I'm working with automated tests and I'm trying to set up selenium grid for running tests in multiple environments.

I've successfully ran tests with chrome driver in Mac OS X 10.11 and Windows10.

Right now when I try to run a test feature, in a page with a video element, and the following message prompts on firefox (geckodriver):

Firefox is installing components needed to play audio or video, please try again later and the video does not start.

I'm running selenium standalone both on the Hub(Mac OS X) and Node(Windows 10) of the selenium grid.

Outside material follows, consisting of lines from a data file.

## src/rtl/input_pkg.sv

```systemverilog
// Shared constants for the board input front end.
//   SW_WIDTH_DEF / NUM_KEYS_DEF / DEBOUNCE_50MHZ_10MS : default build sizes
//   KEY_CONFIRM1 / KEY_CONFIRM2 / KEY_RESET           : key channel indices
//   cnt_width()                                       : debounce counter width helper
package input_pkg;

    localparam int unsigned SW_WIDTH_DEF        = 3;
    localparam int unsigned NUM_KEYS_DEF        = 3;
    localparam int unsigned DEBOUNCE_50MHZ_10MS = 500000;

    localparam int unsigned KEY_CONFIRM1 = 0;
    localparam int unsigned KEY_CONFIRM2 = 1;
    localparam int unsigned KEY_RESET    = 2;

    // Counter must hold DEBOUNCE_CYCLES-1; never narrower than one bit.
    function automatic int unsigned cnt_width(input int unsigned cycles);
        return (cycles > 1) ? $clog2(cycles) : 1;
    endfunction

endpackage

```

## src/rtl/debounce_channel.sv

```systemverilog
// Two-flop synchroniser followed by a counter debounce filter on a WIDTH-bit group.
//   clk, reset : clock and synchronous active-high reset
//   din        : raw asynchronous input (already normalised to active-high)
//   level      : debounced value (registered)
//   changed    : one-cycle pulse in the cycle level takes a new value (registered)
module debounce_channel
    import input_pkg::*;
#(
    parameter int unsigned WIDTH           = 1,
    parameter int unsigned DEBOUNCE_CYCLES = DEBOUNCE_50MHZ_10MS
) (
    input  logic             clk,
    input  logic             reset,
    input  logic [WIDTH-1:0] din,
    output logic [WIDTH-1:0] level,
    output logic             changed
);

    localparam int unsigned      CNT_W    = cnt_width(DEBOUNCE_CYCLES);
    localparam logic [CNT_W-1:0] CNT_LAST = CNT_W'(DEBOUNCE_CYCLES - 1);

    logic [WIDTH-1:0] s1_q, s1_d;
    logic [WIDTH-1:0] s2_q, s2_d;
    logic [WIDTH-1:0] last_q, last_d;
    logic [WIDTH-1:0] stable_q, stable_d;
    logic [CNT_W-1:0] cnt_q, cnt_d;
    logic [CNT_W-1:0] cnt_eff;
    logic             changed_q, changed_d;

    // Next-state: a freshly arrived synchronised value always counts from zero,
    // so a group that hops between non-stable codes restarts its qualification.
    always_comb begin
        s1_d      = din;
        s2_d      = s1_q;
        last_d    = s2_q;
        stable_d  = stable_q;
        cnt_d     = '0;
        changed_d = 1'b0;
        cnt_eff   = (s2_q != last_q) ? '0 : cnt_q;

        if (s2_q == stable_q) begin
            cnt_d = '0;
        end else if (cnt_eff == CNT_LAST) begin
            stable_d  = s2_q;
            changed_d = 1'b1;
        end else begin
            cnt_d = cnt_eff + CNT_W'(1);
        end
    end

    // State registers.
    always_ff @(posedge clk) begin
        if (reset) begin
            s1_q      <= '0;
            s2_q      <= '0;
            last_q    <= '0;
            stable_q  <= '0;
            cnt_q     <= '0;
            changed_q <= 1'b0;
        end else begin
            s1_q      <= s1_d;
            s2_q      <= s2_d;
            last_q    <= last_d;
            stable_q  <= stable_d;
            cnt_q     <= cnt_d;
            changed_q <= changed_d;
        end
    end

    assign level   = stable_q;
    assign changed = changed_q;

endmodule

```

## src/rtl/input_conditioner.sv

```systemverilog
// Board input front end: synchronises and debounces switches and push-buttons.
//   clk, reset     : clock and synchronous active-high reset
//   switches       : raw switch bus, filtered as one group
//   keys           : raw buttons, polarity chosen by KEY_ACTIVE_LOW
//   column         : debounced switch value
//   column_changed : pulse when column takes a new value
//   key_level      : debounced active-high pressed level per key
//   key_press      : pulse on key_level 0->1
//   key_release    : pulse on key_level 1->0
module input_conditioner
    import input_pkg::*;
#(
    parameter int unsigned SW_WIDTH        = SW_WIDTH_DEF,
    parameter int unsigned NUM_KEYS        = NUM_KEYS_DEF,
    parameter int unsigned DEBOUNCE_CYCLES = DEBOUNCE_50MHZ_10MS,
    parameter bit          KEY_ACTIVE_LOW  = 1'b1
) (
    input  logic                clk,
    input  logic                reset,
    input  logic [SW_WIDTH-1:0] switches,
    input  logic [NUM_KEYS-1:0] keys,
    output logic [SW_WIDTH-1:0] column,
    output logic                column_changed,
    output logic [NUM_KEYS-1:0] key_level,
    output logic [NUM_KEYS-1:0] key_press,
    output logic [NUM_KEYS-1:0] key_release
);

    logic [NUM_KEYS-1:0] key_norm;
    logic [NUM_KEYS-1:0] key_chg;

    // Everything downstream sees keys as active-high.
    assign key_norm = KEY_ACTIVE_LOW ? ~keys : keys;

    // One independent filter per key.
    for (genvar k = 0; k < NUM_KEYS; k++) begin : g_key
        debounce_channel #(
            .WIDTH           (1),
            .DEBOUNCE_CYCLES (DEBOUNCE_CYCLES)
        ) u_key (
            .clk     (clk),
            .reset   (reset),
            .din     (key_norm[k]),
            .level   (key_level[k]),
            .changed (key_chg[k])
        );
    end

    // Switch bus filtered as a whole so no intermediate column code escapes.
    debounce_channel #(
        .WIDTH           (SW_WIDTH),
        .DEBOUNCE_CYCLES (DEBOUNCE_CYCLES)
    ) u_sw (
        .clk     (clk),
        .reset   (reset),
        .din     (switches),
        .level   (column),
        .changed (column_changed)
    );

    // Change pulse and new level are both flop outputs; direction picks the pulse.
    assign key_press   = key_chg &  key_level;
    assign key_release = key_chg & ~key_level;

endmodule
```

I've tried to create a profile and import it on the node config (windowsNodeConfig.json):

{
"capabilities": [
    (...)
    {
        "browserName": "firefox",
        "maxInstances": 5,
        "platform": "WINDOWS",
        "marionette": true,
        "acceptInsecureCerts": true,
        "webdriver.gecko.driver": "geckodriver.exe",
        "firefox_profile": "firefoxProfile"
    }
    (...)
],
"nodeTimeout": 180000,
"browserTimeout": 180,
"timeout": 180,
"newSessionWaitTimeout": 180,
"cleanUpCycle": 5000,
"firefoxProfileTemplate": "firefoxProfile"
}

Versions: Selenium standalone : 3.4.0
Geckodriver : 0.16.1
Firefox (Windows) : 53.0.3

I'm running the node as follows:

$ java -jar selenium-server-standalone-3.4.0.jar -role node -nodeConfig windowsNodeConfig.json -hub http://<IP_ADDRESS>:4444

Running the Hub as follows:

$ java -jar selenium-hub/selenium-server-standalone-3.4.0.jar -role hub

The firefox profile I've created has the Widevine Content Decryption Module addon installed. However on the node logs I can see the following line:

JavaScript error: resource://gre/modules/AddonManager.jsm, line 2570: NS_ERROR_NOT_INITIALIZED: AddonManager is not initialized

The same test feature runs in chrome.

I've created the firefox profile as described in: https://support.mozilla.org/en-US/kb/profile-manager-create-and-remove-firefox-profiles#w_creating-a-profile

Am I missing any config?


The approaches have changed since the question was asked, nowadays these three work to me:

  1. Just modify the autogenerated temporary FF profile preferences to let it download the plugins and enable the playback:

    import { Builder } from 'selenium-webdriver';
    import firefox from 'selenium-webdriver/firefox';
    
    const driver = new Builder()
      .withCapabilities({
        browserName: 'firefox',
        ...,
      })
      .setFirefoxOptions(
        new firefox.Options()
          .setPreference('media.eme.enabled', true)
          .setPreference('media.gmp-manager.updateEnabled', true),
      )
      .build();
    

    This downloads the plugins every time, but is still fast. There is no need to duplicate the profile before every testing to prevent cache/cookies/storage... carry-over and there is no need for transferring the profile over the network if you test remotely.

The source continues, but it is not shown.